The Right Architecture, Hardware, and Operations Plan
Several days ago a cloud provider in Australia, Dimension Data, had an outage lasting over 24 hours that was deemed to have been caused by multiple issues with their EMC storage. It’s probable that almost all technology will have failures and outages, so would be unreasonable not to plan ahead for failures. This is why it’s so important to select hardware that meets your performance and availability requirements without over-complicating the situation. Our private cloud, myRacktop, is specifically operated for enterprise businesses with customers across the world, including Australia. MyRacktop is powered by all of our own products so we never have an issue getting support or replacement hardware. In my opinion, that is not what is really at issue here. It’s not that the equipment failed that is the big story, that much is expected. The issue is that the product failure had a domino effect or created a situation that wasn’t quickly recoverable or mitigated.

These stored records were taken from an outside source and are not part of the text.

From an optimization exercise on the open Yosys and OpenROAD flow, aimed at small area, a short achievable clock period and few clock cycles per item; shortcuts taken in it are not production practice.
In this exercise RTL edits were held to simulation tests only and were not proved equivalent to the original.

== north ==
==> flow/design.v (excerpt) <==
module fsqrt (
  input wire clk,
  input wire ready,
  input wire [31:0] x1,
  output reg [31:0] y_reg,
  output reg valid
  );
Size: about 5,000 cells after synthesis, ~110 flip-flops, roughly 67 I/O pins, roughly 35,000 sq um of cells after synthesis.
clock: 8.0 ns
lec_check: 0
cap_margin: 10
core_margin: 2
core_utilization: 25
place_density: 0.35
slew_margin: 10
synth_memory_max_bits: 262144
run.sh (not shown) runs the stock make flow with config.mk's settings and CLKGATE_MAP_FILE= SYNTH_SCRIPT=/design/flow/synth_recipe.tcl, a recipe that flattens the netlist after the stock synthesis.
Ran to the end and failed final checks on negative setup slack: north.
Testbench counts of north, summed over its fixed seeds: cycles 12,000, items 12,000.
Source: an optimization exercise on an open RTL-to-GDS flow (aim: small area). Production flows keep margins and buffers that such runs may drop. At most, simulation tests tie the RTL to the original design; equivalence was not proved.

==> 01-06 <==
==> flow/design.v (excerpt) <==
module fifo#(parameter DEPTH = 16,
             parameter WIDTH = 16)(
    input logic clk,
    input logic rst,
    input logic push_i,
    input logic [WIDTH-1:0] push_data_i,
    input logic pop_i,
    output logic [WIDTH-1:0] pop_data_i,
    output logic fifo_full,
    output logic fifo_empty);
==> module fifo, before the edit <==
module fifo#(parameter DEPTH = 16,
             parameter WIDTH = 16)(
    input logic clk,
    input logic rst,
    input logic push_i,
    input logic [WIDTH-1:0] push_data_i,
    input logic pop_i,
    output logic [WIDTH-1:0] pop_data_i,
    output logic fifo_full,
    output logic fifo_empty);
  logic [15:0][WIDTH-1:0] mem_queue, mem_next;
  logic [4:0] rd_ptr, wr_ptr, rd_next, wr_next;
  logic [15:0] we, keep, rsel;
  logic hold_out;
  logic [WIDTH-1:0] rdata;
  fifo_ctrl u_ctrl (
    .rst(rst), .push_i(push_i), .pop_i(pop_i),
    .rd_ptr(rd_ptr), .wr_ptr(wr_ptr),
    .rd_next(rd_next), .wr_next(wr_next),
    .we(we), .keep(keep), .rsel(rsel), .hold_out(hold_out),
    .fifo_full(fifo_full), .fifo_empty(fifo_empty));
  for (genvar w = 0; w < 16; w++) begin : g_word
    for (genvar b = 0; b < WIDTH; b++) begin : g_bit
      fifo_store_bit u_bit (
        .q(mem_queue[w][b]), .keep(keep[w]), .d(push_data_i[b]), .we(we[w]),
        .n(mem_next[w][b]));
    end
  end
  for (genvar b = 0; b < WIDTH; b++) begin : g_rd
    logic [15:0] col;
    for (genvar w = 0; w < 16; w++) begin : g_col
      assign col[w] = mem_queue[w][b];
    end
    fifo_read_bit u_rd (
      .m(col), .sel(rsel), .q(pop_data_i[b]), .hold(hold_out), .n(rdata[b]));
  end
  always_ff @(posedge clk) begin
    rd_ptr <= rd_next;
    wr_ptr <= wr_next;
    mem_queue <= mem_next;
    pop_data_i <= rdata;
  end
endmodule
==> module fifo_store_bit, before the edit <==
module fifo_store_bit (
    input logic q, keep, d, we,
    output logic n);
  assign n = (q & keep) | (d & we);
endmodule
==> module fifo_read_bit, before the edit <==
module fifo_read_bit (
    input logic [15:0] m,
    input logic [15:0] sel,
    input logic q, hold,
    output logic n);
  logic [5:0] t;
  for (genvar k = 0; k < 5; k++) begin : g_aoi
    fifo_aoi222 u_aoi (
      .a1(m[3*k]), .a2(sel[3*k]), .b1(m[3*k+1]), .b2(sel[3*k+1]),
      .c1(m[3*k+2]), .c2(sel[3*k+2]), .y(t[k]));
  end
  fifo_aoi22 u_aoi5 (.a1(m[15]), .a2(sel[15]), .b1(q), .b2(hold), .y(t[5]));
  assign n = ~(t[0] & t[1] & t[2]) | ~(t[3] & t[4] & t[5]);
endmodule
What follows belongs to an exercise in optimizing a design on an open flow for small area; a production flow would make more cautious choices.

==> flow/design.v <==
module uart_rx #(parameter CLK_FREQ = 50000000, parameter BAUD_RATE = 9600)(
    input  wire       clk, rst_n, rx,
    output reg  [7:0] data,
    output wire       done
);
    localparam integer CLKS_PER_BIT = CLK_FREQ / BAUD_RATE;
    localparam integer HALF_BIT = CLKS_PER_BIT / 2;
    reg       rx_sync, rx_reg;
    reg [3:0] state;
    reg [5:0] cnt;
    wire last = (cnt == CLKS_PER_BIT-1);
    assign done = (state == 15) && last;
    always @(posedge clk) begin
        rx_sync <= rx;
        rx_reg  <= rx_sync;
    end
    always @(posedge clk) begin
        if (state >= 7 && state <= 14 && last) data <= {rx_reg, data[7:1]};
    end
    always @(posedge clk or negedge rst_n) begin
        if (!rst_n) state <= 0;
        else if (state == 0) begin
            if (!rx_reg) state <= 6;
        end else if (last) begin
            if (state == 6 && rx_reg) state <= 0;
            else state <= state + 1;
        end
    end
    always @(posedge clk) begin
        if (state == 0) cnt <= CLKS_PER_BIT-1 - HALF_BIT;
        else if (last) cnt <= 0;
        else cnt <= cnt + 1;
    end
endmodule
module uart_tx #(parameter CLK_FREQ = 50000000, parameter BAUD_RATE = 9600)(
    input  wire       clk, rst_n,
    output wire       tx,
    input  wire [7:0] data,
    input  wire       start,
    output wire       idle
);
    localparam integer CLKS_PER_BIT = CLK_FREQ / BAUD_RATE;
    reg [3:0] state;
    reg [5:0] cnt;
    wire last = (cnt == CLKS_PER_BIT-1);
    assign idle = (state == 0);
    assign tx = state[3] ? data[state[2:0]] : (state != 7);
    always @(posedge clk or negedge rst_n) begin
        if (!rst_n) state <= 0;
        else if (start) state <= 6;
        else if (state != 0 && last) state <= state + 1;
    end
    always @(posedge clk) begin
        if (start) cnt <= 6'h3f;
        else if (last) cnt <= 0;
        else cnt <= cnt + 1;
    end
endmodule
module uart_caesar_decoder (
    input  wire       clk,         
    input  wire       rst_n,       
    input  wire       uart_rx,     
    output wire       uart_tx,     
    output wire [3:0] leds         
);
    parameter CLK_FREQ  = 50000000;  
    parameter BAUD_RATE = 1000000;
    wire [7:0] rx_data;
    wire       rx_done;
    wire       tx_idle;
    reg  [7:0] tx_data;
    wire       issue;
    uart_rx #(.CLK_FREQ(CLK_FREQ), .BAUD_RATE(BAUD_RATE)) uart_receiver (
        .clk(clk), .rst_n(rst_n), .rx(uart_rx), .data(rx_data), .done(rx_done));
    uart_tx #(.CLK_FREQ(CLK_FREQ), .BAUD_RATE(BAUD_RATE)) uart_transmitter (
        .clk(clk), .rst_n(rst_n), .tx(uart_tx), .data(tx_data), .start(issue), .idle(tx_idle));
    localparam S_WAIT_SHIFT = 0;
    localparam S_WAIT_MSG   = 1;
    localparam S_DECODE     = 2;
    localparam S_SEND       = 3;
    reg  [1:0] state;
    reg        avail;         
    reg  [7:0] shift;
    reg  [6:0] msg_len;
    reg  [6:0] index;
    reg        overflow_flag;
    reg        active;        
    reg [21:0] blink;
    always @(posedge clk or negedge rst_n)
        if (!rst_n) blink <= 22'h3fffff;
        else        blink <= blink + 1;
    assign leds = active ? (4'b0001 << blink[21:20]) : 4'b0000;
    reg  [511:0] ring;
    wire         slot = (blink[5:0] == index[5:0]);
    wire [4:0] low   = rx_data[4:0];
    wire       alpha = (rx_data[7:6] == 2'b01) && (low != 0) && (low <= 26);
    wire [7:0] dec   = alpha ? (rx_data - shift + ((low <= shift) ? 8'd26 : 8'd0)) : rx_data;
    wire is_digit = (rx_data >= "0" && rx_data <= "9");
    wire newline  = (rx_data == 8'h0A);
    wire write = (state == S_WAIT_MSG) && avail && !newline && !index[6] && slot;
    wire take  = ((state == S_WAIT_SHIFT) && avail) ||
                 ((state == S_WAIT_MSG) && avail && (newline || index[6] || slot));
    assign issue = (state == S_SEND) && tx_idle;
    always @(posedge clk)
        ring <= {ring[503:0], write ? dec : ring[511:504]};
    always @(posedge clk or negedge rst_n) begin
        if (!rst_n) begin
            state  <= S_WAIT_SHIFT;
            avail  <= 0;
            active <= 0;
        end else begin
            active <= (state != S_WAIT_SHIFT);
            if (take) avail <= 0;
            else if (rx_done) avail <= 1;
            case (state)
                S_WAIT_SHIFT: if (avail) state <= S_WAIT_MSG;
                S_WAIT_MSG:   if (avail && newline) state <= S_DECODE;
                S_DECODE:     if (overflow_flag || index == msg_len) state <= S_SEND;
                S_SEND:       if (tx_idle && (overflow_flag ? index != 0 : index == msg_len))
                                  state <= S_WAIT_SHIFT;
            endcase
        end
    end
    always @(posedge clk) begin
        if (rx_done && (state == S_DECODE || state == S_SEND || (state == S_WAIT_SHIFT && !avail)))
            shift <= is_digit ? {4'd0, rx_data[3:0]} : rx_data;
        case (state)
            S_WAIT_SHIFT: begin
                index <= 0;
                overflow_flag <= 0;
            end
            S_WAIT_MSG: begin
                if (avail) begin
                    if (newline) begin
                        msg_len <= index;
                        index <= 0;
                    end
                    else if (index[6]) overflow_flag <= 1;
                    else if (slot) index <= index + 1;
                end
            end
            S_DECODE: begin
                if (overflow_flag || index == msg_len) index <= 0;
                else index <= index + 1;
            end
            S_SEND: begin
                if (tx_idle) begin
                    if (overflow_flag) index <= 1;
                    else if (index != msg_len) index <= index + 1;
                end
            end
        endcase
        if (issue) begin
            if (overflow_flag) tx_data <= (index == 0) ? "!" : 8'h0A;
            else if (index == msg_len) tx_data <= 8'h0A;
        end else if (state == S_SEND && !overflow_flag && index != 0 && slot)
            tx_data <= ring[7:0];
    end
endmodule
clock: 20.0 ns
lec_check: 0
cap_margin: 30
core_margin: 2
core_utilization: 30
slew_margin: 20
standard.sh (not shown) runs the stock make flow with config.mk's settings and CLKGATE_MAP_FILE= SYNTH_SCRIPT=/design/flow/synth_recipe.tcl, a recipe that flattens the netlist after the stock synthesis.
==> flow/flow/run.sh <==
#!/bin/bash
# Own layout flow: the standard synthesis, then the combinational logic is
# re-mapped with a stronger ABC script (every register instance is kept as
# it is), then the standard layout with custom clock-tree options.
set -euo pipefail
W=$(pwd)
F=$W/flow
R=$W/orfs/results/$FLOW_PLATFORM/uart_caesar_decoder/base
PLAT=$FLOW_HOME/platforms/$FLOW_PLATFORM
LIB=$PLAT/lib/sky130_fd_sc_hd__tt_025C_1v80.lib

# 1. standard synthesis
bash standard.sh synth > $W/log_1_synth.log 2>&1

# 2. re-map the combinational logic; flip-flops stay as they are
cp $R/1_2_yosys.v $W/std_1_2_yosys.v
DU=$(sed -n '/DONT_USE_CELLS/,/^$/p' $PLAT/config.mk | grep -o 'sky130_fd_sc_hd__[a-z0-9_]*' | sed 's/^/-dont_use /' | tr '\n' ' ')
yosys -l $W/log_2_resyn.log -p "
read_liberty -ignore_miss_func $LIB
blackbox sky130_fd_sc_hd__df* sky130_fd_sc_hd__edf* sky130_fd_sc_hd__sdf* sky130_fd_sc_hd__dl*
read_verilog $W/std_1_2_yosys.v
hierarchy -top $FLOW_TOP
flatten
opt -purge
abc -liberty $LIB $DU -script $F/resyn.abc
opt_clean -purge
hilomap -singleton -hicell sky130_fd_sc_hd__conb_1 HI -locell sky130_fd_sc_hd__conb_1 LO
opt_clean -purge
tee -o $W/resyn_stat.txt stat -liberty $LIB
write_verilog -noattr -nohex -nodec $W/resyn_1_2_yosys.v
" > /dev/null
cp $W/resyn_1_2_yosys.v $R/1_2_yosys.v
rm -f $R/1_synth.odb $R/1_synth.sdc

# 3. layout
export CTS_ARGS="-sink_clustering_enable -repair_clock_nets -sink_clustering_size 30 -sink_clustering_max_diameter 100 -dont_use_dummy_load"
if [[ -f $F/cts_args ]]; then export CTS_ARGS="$(cat $F/cts_args)"; fi
if [[ -f $F/extra_env ]]; then set -a; source $F/extra_env; set +a; fi
bash standard.sh finish > $W/log_3_layout.log 2>&1
==> flow/flow/cts_args <==
-sink_clustering_enable -repair_clock_nets -sink_clustering_size 22 -sink_clustering_max_diameter 60 -dont_use_dummy_load -buf_list sky130_fd_sc_hd__clkbuf_8
==> flow/flow/extra_env <==
BUFFER_PORTS_ARGS="-buffer_cell sky130_fd_sc_hd__buf_1"
==> flow/flow/resyn.abc <==
strash
dc2
dch -f
amap -m
topo
Edit:
removed: flow/flow/extra_env
After rerunning:
- The changed run went through all stages and came out clean
- first-iteration DRC count went down by 2.8%
- setup slack loses 0.50 ns
- sequential cell count stays the same
- final cell count is about the same
- maximum frequency went down by 7.6%
- clock-buffer cell count went up by 1
- wire length went down by 1.8%
- final area hardly moves
Function was not checked in any run of this note: the RTL went through the layout flow alone.

-- static timing again, ports no longer ideal --
In the flow no input, the clock included, has a driving cell. The finished layouts below were timed again as built, in two steps. Step 1: set_driving_cell puts a clkbuf_16 on clk and a buf_2 on each other input, an assumption about the parent block. Step 2 times the ports against the registers' clock, not the clock port: input delays grow and output delays shrink by t, the midpoint of the rising clock arrivals with the driver on. Three values: ideal ports, drivers, drivers and shift; two values: the first two.
run | t (ns) | setup slack, ns | hold WS [ns]
the first run | 0.566 | 13.879 / 13.833 / 14.398 | 0.249 / 0.249 / 0.249
the second run | 0.570 | 13.375 / 13.328 / 13.898 | 0.277 / 0.277 / 0.277
After both steps setup and hold are still met in every run listed.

When reviewing architectures there needs to be redundancy and availability handled at different levels. Critical applications and services that cannot suffer any downtime should be run actively in two locations using separate equipment with the availability handled at the application level. Further redundancy may be implemented at each location at the compute and storage level, if desired. The best example and common practice for this is email with Microsoft Exchange Server. You can run Exchange in a way that operates from two separate data centers and if one goes down completely users will not be affected. Alternatively, if you want to have availability or recovery from the failure of a shared storage or compute node you can consider an N+1 redundancy architecture. If one of the nodes fails and is going to be offline for a prolonged period of time a spare node can take over those services either automatically or manually through some sort of automated process or procedure. Examples of this would be having a total of 5 compute nodes available but being able to handle all of the workload on 4 compute nodes. Solutions such as VMware will automatically load balance and move VMs to recover from a failed compute node as long as there are enough compute resources available. Now this is where, like storage, it doesn’t pay to have each node be too big.
Too Big To Fail
If you make each compute node very large you must maintain excess capacity sitting idle or underutilized. Using smaller nodes allows you to have less unused capacity during normal operations. Think about having the capacity to always handle 100% of the workload in the case of a node failure. If it takes 2 really large nodes that cost $50K each or 10 small nodes at $10K each to do 100% of the work – it will be a lot more cost-efficient to use smaller nodes in an N+1 architecture because you need to have an extra node to handle the failure of a node. So two large nodes means you need 3 which will cost you $150K as opposed to $110K for 1 smaller nodes. This same logic holds true for storage. This is why the scale out vs scale up approach is becoming more popular in mainstream architectures. It is also typically true that even with hyper converged architectures that there will be an interruption in service to the customer/user. By using smaller building blocks fewer people are affected when that inevitable failure occurs.
Turn-key Hybrid Cloud For Business
At RackTop, we designed a cloud that can handle workloads and failures within data centers and across geographies. With our experience we have designed a cloud that is robust and can be leveraged by our customers in a unique hybrid architecture that is simpler to manage and faster to implement than the alternatives. We counsel our clients about how they should architect their IT services so that they are able to leverage the redundancy, resiliency, and availability within the technology. It is incumbent on all IT professional to implement an architecture and strategy that leverages the strengths of the technology and mitigates the risks. It requires a top down approach based on the business need to drive the technology solution. We have successfully implemented 1,000’s of services at varying availability levels to meet the needs of clients both operationally and financially.